Ban Ki-moon rend hommage au diplomate Richard Holbrooke

Ban Ki-moon rend hommage au diplomate Richard Holbrooke

Le Secrétaire général Ban Ki-moon (à droite) en 2007 avec Richard Holbrooke, décédé lundi 13 décembre 2010.
Le Secrétaire général de l'ONU, Ban Ki-moon, a rendu hommage jeudi au diplomate américain Richard Holbrooke, décédé en décembre dernier, le qualifiant « d'ami indéfectible de l'Organisation des Nations Unies » et de « brillant exemple de ce que l'Organisation peut aspirer à être ».

« S'il était parmi nous aujourd'hui, il aurait scruté l'horizon: les défis politiques en Côte d'Ivoire et au Soudan, les situations d'urgence humanitaire en Haïti et en Somalie, l'évolution dramatique au Moyen-Orient », a-t-il déclaré lors d'une cérémonie commémorative à l'Assemblée générale de l'ONU. « Et il aurait saisi cette occasion pour faire de l'ONU tout ce qu'elle peut être, tout ce qu'elle doit être. Et c'est ce que nous devons faire, nous ».

Richard Holbrooke fût l'un des principaux artisans de l'accord de Dayton, en 1995, qui a mis un terme à la guerre en ex-Yougoslavie et de 1999 à 2001, il fut l'Ambassadeur des Etats-Unis à l'ONU. Après l'accession de Barack Obama à la présidence des Etats-Unis fin 2008, il était devenu son envoyé spécial pour l'Afghanistan et le Pakistan.
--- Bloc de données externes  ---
What follows belongs to an exercise in optimizing a design on an open flow for small area; a production flow would make more cautious choices.
In this exercise RTL edits were held to simulation tests only and were not proved equivalent to the original.

### flow/run.sh
#!/bin/bash
# synth_recipe.tcl (not shown) runs the flow's synth.tcl, then flattens the netlist and writes it again
# the make line also repeats each setting of config.mk as NAME=value (left out here)
make -C /OpenROAD-flow-scripts/flow DESIGN_CONFIG=/design/flow/config.mk WORK_HOME=/design/flow/orfs CLKGATE_MAP_FILE= SYNTH_SCRIPT=/design/flow/synth_recipe.tcl finish
### flow/constraint.sdc
create_clock -name core_clock -period 11.0 [get_ports {clk}]
set_input_delay 2.2000 -clock core_clock [delete_from_list [all_inputs] [get_ports {clk}]]
set_output_delay 2.2000 -clock core_clock [all_outputs]
set_load 0.01 [all_outputs]
### flow/design.v
package rcm_pkg;
    localparam int ADC_WIDTH_DEFAULT = 12;
    localparam int FRAC_W            = 16;
    localparam int CAL_W             = 24;
    localparam int WIN_W             = 12;
    localparam int SAMPLE_W          = 12;
    localparam int IN_DATA_W         = 16;
    localparam int RESULT_W          = 32;
    localparam int CFG_ADDR_W        = 1;
    localparam int CFG_DATA_W        = 24;
    localparam int MUL_W             = 32;
    localparam logic [WIN_W-1:0] WIN_RESET = 12'd1480;
    localparam logic [CFG_ADDR_W-1:0] REG_CALIBRATION  = 1'b0;
    localparam logic [CFG_ADDR_W-1:0] REG_SAMPLE_COUNT = 1'b1;
    localparam int               SCALE_SHIFT     = 5;
    localparam logic [MUL_W-1:0] SCALE_RCP       = 32'd858993460;
    localparam int               SCALE_RCP_SHIFT = 33;
endpackage
module rcm_sub #(
    parameter int WIDTH = 31
) (
    input  logic [WIDTH-1:0] a,
    input  logic [WIDTH-1:0] b,
    output logic [WIDTH-1:0] diff,
    output logic             ge
);
    logic [WIDTH:0] full;
    assign full = {1'b0, a} - {1'b0, b};
    assign diff = full[WIDTH-1:0];
    assign ge   = ~full[WIDTH];
endmodule
module rcm_mul #(
    parameter int WIDTH = 28
) (
    input  logic               clk,
    input  logic [WIDTH-1:0]   a,
    input  logic [WIDTH-1:0]   b,
    output logic [2*WIDTH-1:0] prod
);
    logic [2*WIDTH-1:0] prod_reg;
    always_ff @(posedge clk)
    begin
        prod_reg <= a * b;
    end
    assign prod = prod_reg;
endmodule
module rms_current_meter #(
    parameter int ADC_WIDTH = rcm_pkg::ADC_WIDTH_DEFAULT
) (
    input  logic                             clk,
    input  logic                             rst_n,
    input  logic [rcm_pkg::IN_DATA_W-1:0]    s_axis_tdata,
    input  logic                             s_axis_tvalid,
    output logic                             s_axis_tready,
    output logic [rcm_pkg::RESULT_W-1:0]     m_axis_tdata,
    output logic                             m_axis_tvalid,
    input  logic                             m_axis_tready,
    input  logic                             cfg_we,
    input  logic [rcm_pkg::CFG_ADDR_W-1:0]   cfg_addr,
    input  logic [rcm_pkg::CFG_DATA_W-1:0]   cfg_data
);
    localparam logic [3:0] S_IDLE = 4'd0;
    localparam logic [3:0] S_UPDP = 4'd1;
    localparam logic [3:0] S_UPDM = 4'd2;
    localparam logic [3:0] S_MUL  = 4'd3;
    localparam logic [3:0] S_WACC = 4'd4;
    localparam logic [3:0] S_ACC  = 4'd5;
    localparam logic [3:0] S_DIV  = 4'd6;
    localparam logic [3:0] S_SQRT = 4'd7;
    localparam logic [3:0] S_CMUL = 4'd8;
    localparam logic [3:0] S_WR5  = 4'd9;
    localparam logic [3:0] S_R5   = 4'd10;
    localparam logic [3:0] S_WQ5  = 4'd11;
    localparam logic [3:0] S_Q5   = 4'd12;
    localparam logic [3:0] S_OUT  = 4'd13;
    logic [7:0] o [4];
    logic [7:0] p [4];
    logic [7:0] a [8];
    logic [7:0] d8;
    logic [7:0] o_in, p_in, a_in;
    logic       p_en, d8_en;
    logic [3:0] state, state_n;
    logic [2:0] t;
    logic [5:0] k, k_n;
    logic       ofs_init, ofs_init_n;
    logic       acc_clr, acc_clr_n;
    logic       out_valid, out_valid_n;
    logic       div_tail, div_tail_n;
    logic       sq_tail, sq_tail_n;
    logic       sq_tail_rd, sq_tail_rd_n;
    logic       sq_tail_wr, sq_tail_wr_n;
    logic       cm_tail, cm_tail_n;
    logic [23:0] cal_reg;
    logic [11:0] win_reg;
    logic        cal_def, win_def;
    logic       s_neg, s_neg_n;           
    logic       mcur, mcur_n;             
    logic       mnext, mnext_n;           
    logic       minit, minit_n;           
    logic       rsign, rsign_n;           
    logic       sq_q, sq_q_n;             
    logic [1:0] pairr, pairr_n;           
    logic [2:0] r5, r5_n;                 
    logic       xcar, ybor;
    logic [3:0] nib;
    logic       sh7;
    logic [1:0] rprev;                    
    logic [2:0] sprev;                    
    logic [4:0] qprev5;
    logic [6:0] yprev7;
    logic [1:0] qp67;
    logic       qbor;
    logic [1:0]  tm4;
    logic [11:0] x;
    logic [23:0] cal_eff;
    logic [11:0] win_eff, lmax;
    assign tm4     = t[1:0];
    assign x       = s_axis_tdata[11:0];
    assign cal_eff = cal_def ? 24'd0 : cal_reg;
    assign win_eff = win_def ? 12'd1480 : win_reg;
    assign lmax    = (win_eff == 12'd0) ? 12'd1 : win_eff;
    function automatic logic [7:0] rrow(input logic [1:0] row, input logic [11:0] xv);
        case (row)
            2'd2:    rrow = xv[7:0];
            2'd3:    rrow = {4'h0, xv[11:8]};
            default: rrow = 8'h00;
        endcase
    endfunction
    function automatic logic [7:0] orow(input logic init, input logic [1:0] row, input logic [7:0] v);
        if (init)
            orow = (row == 2'd3) ? 8'h08 : 8'h00;
        else
            orow = v;
    endfunction
    logic m_upd, m_updm, m_mul, m_acc, m_divw, m_div, m_sqw, m_sq, m_y, m_q5;
    logic [1:0] mc;      
    logic [1:0] sc;      
    logic [2:0] tau;
    logic [7:0] xa, xb, ya, yb;
    logic       xc, yc;
    logic [8:0] xs, ys;
    logic [7:0] tap, drow, dsh, orw;
    logic [7:0] rr, am, bm, mrow, m16, pin, madd;
    logic       mlook;
    logic [7:0] av, ad;
    logic [11:0] n_new;
    logic       dsub, qbit;
    logic [7:0] dain, dbin;
    logic [7:0] srow, root, sv, r4;
    logic       ssub;
    logic [7:0] qr, q5, zr, qo;
    logic [5:0] rsum;
    logic [9:0] qq;
    logic       br;
    logic [5:0] idx;
    always_comb
    begin
        tau    = k[2:0];
        m_upd  = (state == S_UPDP) || (state == S_UPDM);
        m_updm = (state == S_UPDM);
        m_mul  = (state == S_MUL) || (state == S_CMUL && t >= 3'd5) || cm_tail;
        m_acc  = (state == S_ACC);
        m_divw = (state == S_DIV) && (k != 6'd52) && (t >= 3'd6);
        m_div  = m_divw || div_tail;
        m_sqw  = (state == S_SQRT) && (t >= 3'd5);
        m_sq   = m_sqw || sq_tail;
        m_y    = (state == S_R5) || (state == S_Q5);
        m_q5   = (state == S_Q5) && (tau >= 3'd3);
        if (state == S_MUL)
            mc = tm4;
        else if (cm_tail)
            mc = 2'd3;
        else
            mc = t[1:0] - 2'd1;
        sc = sq_tail ? 2'd3 : (t[1:0] - 2'd1);
        tap  = orow(ofs_init, tm4 + 2'd2, o[2]);
        orw  = orow(ofs_init, tm4, o[0]);
        rr   = rrow(tm4, x);
        am   = s_neg ? o[0] : rr;
        bm   = s_neg ? rr : o[0];
        if (m_upd)
        begin
            ya = rrow(tm4 + 2'd2, x);
            yb = tap;
            yc = (state == S_UPDP && tm4 == 2'd2) ? 1'b0 : ybor;
        end
        else if (m_y)
        begin
            ya = zr;
            yb = (tau == 3'd3) ? {5'd0, r5} : 8'h00;
            yc = (tau == 3'd3) ? 1'b0 : ybor;
        end
        else
        begin
            ya = am;
            yb = bm;
            yc = (tm4 == 2'd0) ? 1'b0 : ybor;
        end
        ys = {1'b0, ya} - {1'b0, yb} - {8'd0, yc};
        drow = (m_updm && tm4[1]) ? {8{s_neg}} : ys[7:0];
        dsh  = {drow[3:0], nib};
        if (state == S_MUL)
            mrow = ys[7:0];
        else if (mc == 2'd3)
            mrow = {4'h0, a[0][3:0]};
        else
            mrow = a[0];
        m16  = {mrow[3:0], (mc == 2'd0) ? 4'h0 : nib};
        pin  = minit ? 8'h00 : p[0];
        madd = (mcur && !minit) ? m16 : 8'h00;
        av = acc_clr ? 8'h00 : a[0];
        if (t == 3'd0)
            ad = d8;
        else if (t <= 3'd4)
            ad = p[3];
        else if (t == 3'd6)
            ad = 8'h10;
        else
            ad = 8'h00;
        dsub = !rsign;
        if (div_tail)
        begin
            dain = {6'd0, p[0][0], rprev[1]};
            dbin = {8{dsub}};
        end
        else if (t == 3'd6)
        begin
            dain = {p[0][6:4], a[0][3], 4'h0};
            dbin = {a[0][7:4] ^ {4{dsub}}, {4{dsub}}};
        end
        else
        begin
            dain = {p[0][6:0], rprev[1]};
            dbin = a[0] ^ {8{dsub}};
        end
        if (sq_tail)
            srow = sq_tail_rd ? {4'h0, a[0][3:0]} : 8'h00;
        else
            srow = (k == 6'd0) ? 8'h00 : a[0];
        ssub = !rsign;
        root = {srow[6:0], (sc == 2'd0) ? sq_q : sprev[2]};
        sv   = {srow[4:0], (sc == 2'd0) ? {sq_q, rsign, 1'b1} : sprev};
        r4   = {p[0][5:0], (sc == 2'd0) ? pairr : rprev};
        if (tau == 3'd0)
            qr = d8;
        else if (tau <= 3'd4)
            qr = p[2];
        else
            qr = 8'h00;
        q5 = {qr[2:0], (tau == 3'd0) ? 5'd0 : qprev5};
        xa = ({8{m_updm}} & orw)
           | ({8{m_mul}}  & pin)
           | ({8{m_acc}}  & av)
           | ({8{m_div}}  & dain)
           | ({8{m_sq}}   & r4)
           | ({8{m_y}}    & qr);
        xb = ({8{m_updm}} & dsh)
           | ({8{m_mul}}  & madd)
           | ({8{m_acc}}  & ad)
           | ({8{m_div}}  & dbin)
           | ({8{m_sq}}   & (sv ^ {8{ssub}}))
           | ({8{m_y}}    & q5);
        if (m_updm)
            xc = (tm4 == 2'd0) ? 1'b0 : xcar;
        else if (m_mul)
            xc = (mc == 2'd0) ? 1'b0 : xcar;
        else if (m_acc)
            xc = (t == 3'd0) ? 1'b0 : xcar;
        else if (m_div)
            xc = (t == 3'd6) ? dsub : xcar;
        else if (m_sq)
            xc = (sc == 2'd0) ? ssub : xcar;
        else
            xc = (tau == 3'd0) ? 1'b0 : xcar;
        xs = {1'b0, xa} + {1'b0, xb} + {8'd0, xc};
        if (mc == 2'd3)
            mlook = xs[8];
        else
            mlook = (p[1][0] & !minit) ^ (mcur & !minit & mrow[4]) ^ xs[8];
        n_new = {xs[7:0], a[7][7:4]};
        qbit  = div_tail & !xs[1];
        zr   = {xs[0], yprev7};
        rsum = {3'd0, r5} + {2'd0, zr[7:4]} + {2'd0, zr[3:0]};
        qq[1:0] = (tau == 3'd3) ? 2'b00 : qp67;
        br      = (tau == 3'd3) ? 1'b0 : qbor;
        for (int b = 0; b < 8; b++)
        begin
            qq[b + 2] = ys[b] ^ qq[b] ^ br;
            br        = (!ys[b] & (qq[b] | br)) | (qq[b] & br);
        end
        qo = qq[9:2];
        idx = 6'd39 - {k[4:0], 1'b0};
    end
    always_comb
    begin
        state_n      = state;
        k_n          = k;
        ofs_init_n   = ofs_init;
        acc_clr_n    = acc_clr;
        out_valid_n  = out_valid;
        div_tail_n   = 1'b0;
        sq_tail_n    = 1'b0;
        sq_tail_rd_n = 1'b0;
        sq_tail_wr_n = 1'b0;
        cm_tail_n    = 1'b0;
        s_neg_n      = s_neg;
        mcur_n       = mcur;
        mnext_n      = mnext;
        minit_n      = minit;
        rsign_n      = rsign;
        sq_q_n       = sq_q;
        pairr_n      = pairr;
        r5_n         = r5;
        o_in  = o[0];
        p_in  = p[0];
        a_in  = a[0];
        p_en  = 1'b1;
        d8_en = 1'b0;
        s_axis_tready = 1'b0;
        if (m_updm)
        begin
            o_in = xs[7:0];
            if (tm4 == 2'd1)
                s_neg_n = ys[7];
        end
        if (state == S_UPDP && tm4 == 2'd3)
            state_n = S_UPDM;
        if (state == S_UPDM && tm4 == 2'd3)
        begin
            ofs_init_n = 1'b0;
            state_n    = S_MUL;
            k_n        = '0;
            minit_n    = 1'b1;
        end
        if (m_mul)
            p_in = {mlook, xs[7:1]};
        if (state == S_MUL)
        begin
            if (tm4 == k[4:3])
                mnext_n = mrow[k[2:0]];
            if (tm4 == 2'd0 && k >= 6'd21)
                d8_en = 1'b1;
            if (tm4 == 2'd3)
            begin
                mcur_n  = (k[4:3] == 2'd3) ? mrow[k[2:0]] : mnext;
                minit_n = 1'b0;
                k_n     = k + 6'd1;
                if (k == 6'd28)
                begin
                    s_axis_tready = 1'b1;
                    state_n       = (t == 3'd7) ? S_ACC : S_WACC;
                end
            end
        end
        if (state == S_WACC && t == 3'd7)
            state_n = S_ACC;
        if (state == S_CMUL)
        begin
            if (t == 3'd4)
            begin
                mcur_n  = (k == 6'd0) ? 1'b0 : cal_eff[k[4:0] - 5'd1];
                minit_n = (k == 6'd0);
            end
            if (t == 3'd5 && k >= 6'd17)
                d8_en = 1'b1;
            if (t == 3'd7)
            begin
                cm_tail_n = 1'b1;
                k_n       = k + 6'd1;
                if (k == 6'd24)
                begin
                    state_n = S_WR5;
                    k_n     = '0;
                end
            end
        end
        if (m_acc)
        begin
            a_in = xs[7:0];
            if (t == 3'd7)
            begin
                acc_clr_n = 1'b0;
                if (n_new >= lmax)
                begin
                    state_n = S_DIV;
                    k_n     = '0;
                    rsign_n = 1'b0;
                end
                else
                    state_n = S_IDLE;
            end
        end
        if (div_tail)
        begin
            rsign_n = xs[1];
            p_in    = {p[0][7:2], xs[1:0]};
        end
        if (m_divw)
        begin
            if (t == 3'd6)
                p_in = {xs[7:4], p[0][3:0]};
            else
            begin
                p_in       = xs[7:0];
                div_tail_n = 1'b1;
            end
        end
        if (state == S_DIV)
        begin
            if (t <= 3'd5)
                a_in = {a[0][6:0], (t == 3'd0) ? qbit : sh7};
            else if (t == 3'd6)
                a_in = {a[0][7:4], a[0][2:0], sh7};
            if ((k == 6'd0 && t <= 3'd3) || k == 6'd52)
                p_in = 8'h00;
            if (t == 3'd7)
            begin
                k_n = k + 6'd1;
                if (k == 6'd52)
                begin
                    state_n = S_SQRT;
                    k_n     = '0;
                    rsign_n = 1'b0;
                    sq_q_n  = 1'b0;
                end
            end
        end
        if (state == S_SQRT)
        begin
            if (k < 6'd20)
            begin
                if (t == idx[5:3])
                    pairr_n = a[0][{idx[2:1], 1'b1} -: 2];
            end
            else if (t == 3'd0)
                pairr_n = 2'b00;
        end
        if (m_sq)
        begin
            p_in = xs[7:0];
            if (sc == 2'd3)
            begin
                rsign_n = xs[7];
                sq_q_n  = !xs[7];
                if (sq_tail_wr)
                    a_in = {a[0][7:4], root[3:0]};
            end
            else
                a_in = root;
        end
        if (state == S_SQRT && t == 3'd7)
        begin
            sq_tail_n    = 1'b1;
            sq_tail_rd_n = (k >= 6'd21);
            sq_tail_wr_n = (k >= 6'd20);
            k_n          = k + 6'd1;
            if (k == 6'd28)
            begin
                state_n = S_CMUL;
                k_n     = '0;
            end
        end
        if (state == S_WR5 && t == 3'd1)
        begin
            state_n = S_R5;
            k_n     = '0;
        end
        if (state == S_WQ5 && t == 3'd1)
        begin
            state_n = S_Q5;
            k_n     = '0;
        end
        if (state == S_R5)
        begin
            if (tau == 3'd0)
                r5_n = 3'd0;
            else if (tau >= 3'd3)
                r5_n = 3'(rsum % 6'd5);
        end
        if (m_q5)
            p_in = qo;
        if (m_y)
        begin
            k_n = k + 6'd1;
            if (tau == 3'd6)
            begin
                if (state == S_R5)
                    state_n = S_WQ5;
                else
                begin
                    state_n     = S_OUT;
                    out_valid_n = 1'b1;
                    acc_clr_n   = 1'b1;
                end
            end
        end
        if (state == S_OUT)
        begin
            p_en = 1'b0;
            if (m_axis_tready)
            begin
                out_valid_n = 1'b0;
                state_n     = S_IDLE;
            end
        end
        if (state == S_IDLE && s_axis_tvalid && tm4 == 2'd1)
            state_n = S_UPDP;
    end
    always_ff @(posedge clk or negedge rst_n)
    begin
        if (!rst_n)
        begin
            state     <= S_IDLE;
            t         <= '0;
            ofs_init  <= 1'b1;
            acc_clr   <= 1'b1;
            out_valid <= 1'b0;
            cal_def   <= 1'b1;
            win_def   <= 1'b1;
        end
        else
        begin
            state     <= state_n;
            t         <= t + 3'd1;
            ofs_init  <= ofs_init_n;
            acc_clr   <= acc_clr_n;
            out_valid <= out_valid_n;
            if (cfg_we && cfg_addr == rcm_pkg::REG_CALIBRATION)
                cal_def <= 1'b0;
            if (cfg_we && cfg_addr == rcm_pkg::REG_SAMPLE_COUNT)
                win_def <= 1'b0;
        end
    end
    always_ff @(posedge clk)
    begin
        if (cfg_we && cfg_addr == rcm_pkg::REG_CALIBRATION)
            cal_reg <= cfg_data[23:0];
        if (cfg_we && cfg_addr == rcm_pkg::REG_SAMPLE_COUNT)
            win_reg <= cfg_data[11:0];
        o[0] <= o[1];
        o[1] <= o[2];
        o[2] <= o[3];
        o[3] <= o_in;
        if (p_en)
        begin
            p[0] <= p[1];
            p[1] <= p[2];
            p[2] <= p[3];
            p[3] <= p_in;
        end
        for (int i = 0; i < 7; i++)
            a[i] <= a[i + 1];
        a[7] <= a_in;
        if (d8_en)
            d8 <= {xs[0], d8[7:1]};
        k          <= k_n;
        div_tail   <= div_tail_n;
        sq_tail    <= sq_tail_n;
        sq_tail_rd <= sq_tail_rd_n;
        sq_tail_wr <= sq_tail_wr_n;
        cm_tail    <= cm_tail_n;
        s_neg <= s_neg_n;
        mcur  <= mcur_n;
        mnext <= mnext_n;
        minit <= minit_n;
        rsign <= rsign_n;
        sq_q  <= sq_q_n;
        pairr <= pairr_n;
        r5    <= r5_n;
        xcar   <= xs[8];
        ybor   <= ys[8];
        nib    <= m_upd ? drow[7:4] : mrow[7:4];
        sh7    <= a[0][7];
        rprev  <= p[0][7:6];
        sprev  <= srow[7:5];
        qprev5 <= qr[7:3];
        yprev7 <= xs[7:1];
        qp67   <= qo[7:6];
        qbor   <= br;
    end
    assign m_axis_tdata  = {p[3], p[2], p[1], p[0]};
    assign m_axis_tvalid = out_valid;
endmodule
« Ceux qui le connaissent le mieux vous le diront: il considérait ses années aux Nations Unies comme les meilleures de sa longue et brillante carrière », a poursuivi Ban Ki-moon. « Il croyait profondément à cette extraordinaire organisation, dont il avait compris le potentiel. Mais comme un réaliste, il en connaissait aussi les limites - « imparfaite mais indispensable », disait-il de l'ONU. Et il exigé autant d'elle que ce qu'il lui donnait lui-même ».

Dans son allocution, Ban Ki-moon a également rappelé que c'est Richard Holbrooke qui avait poussé le Conseil de sécurité de l'ONU à reconnaître le VIH/SIDA comme une question de sécurité mondiale. C'est lui qui était aussi derrière une série de missions du Conseil de sécurité sur le terrain, en particulier en Afrique, pour braquer les projecteurs sur l'Éthiopie, l'Érythrée, le Rwanda, l'Ouganda, la Zambie, le Zimbabwe et au-delà. C'est lui encore qui s'était battu avec acharnement pour une action plus efficace de la communauté internationale en République démocratique du Congo, afin de sauver d'innombrables vies.

« Il n'a jamais hésité à se tourner vers l'ONU pour qu'elle soit à la hauteur de ses promesses en Sierra Leone, au Timor-Leste et au Kosovo, et il a toujours insisté pour qu'Israël de soit pas traité comme un cas à part », a encore souligné le chef de l'ONU.

« Pourtant, peut-être que son plus grand coup a été les négociations de l'accord historique sur les contributions financières des États-Unis à l'Organisation des Nations Unies. Comment? Il a attiré le critiques le plus coriace de l'ONU, le sénateur Jesse Helms, à une session spéciale du Conseil de sécurité - et là, il l'a flatté. Mais il a fait beaucoup plus que cela. Un par un, il a convaincu plus de 100 membres du Congrès américain et un bon nombre de ministres des affaires étrangères dans le monde », a conclu Ban Ki-moon.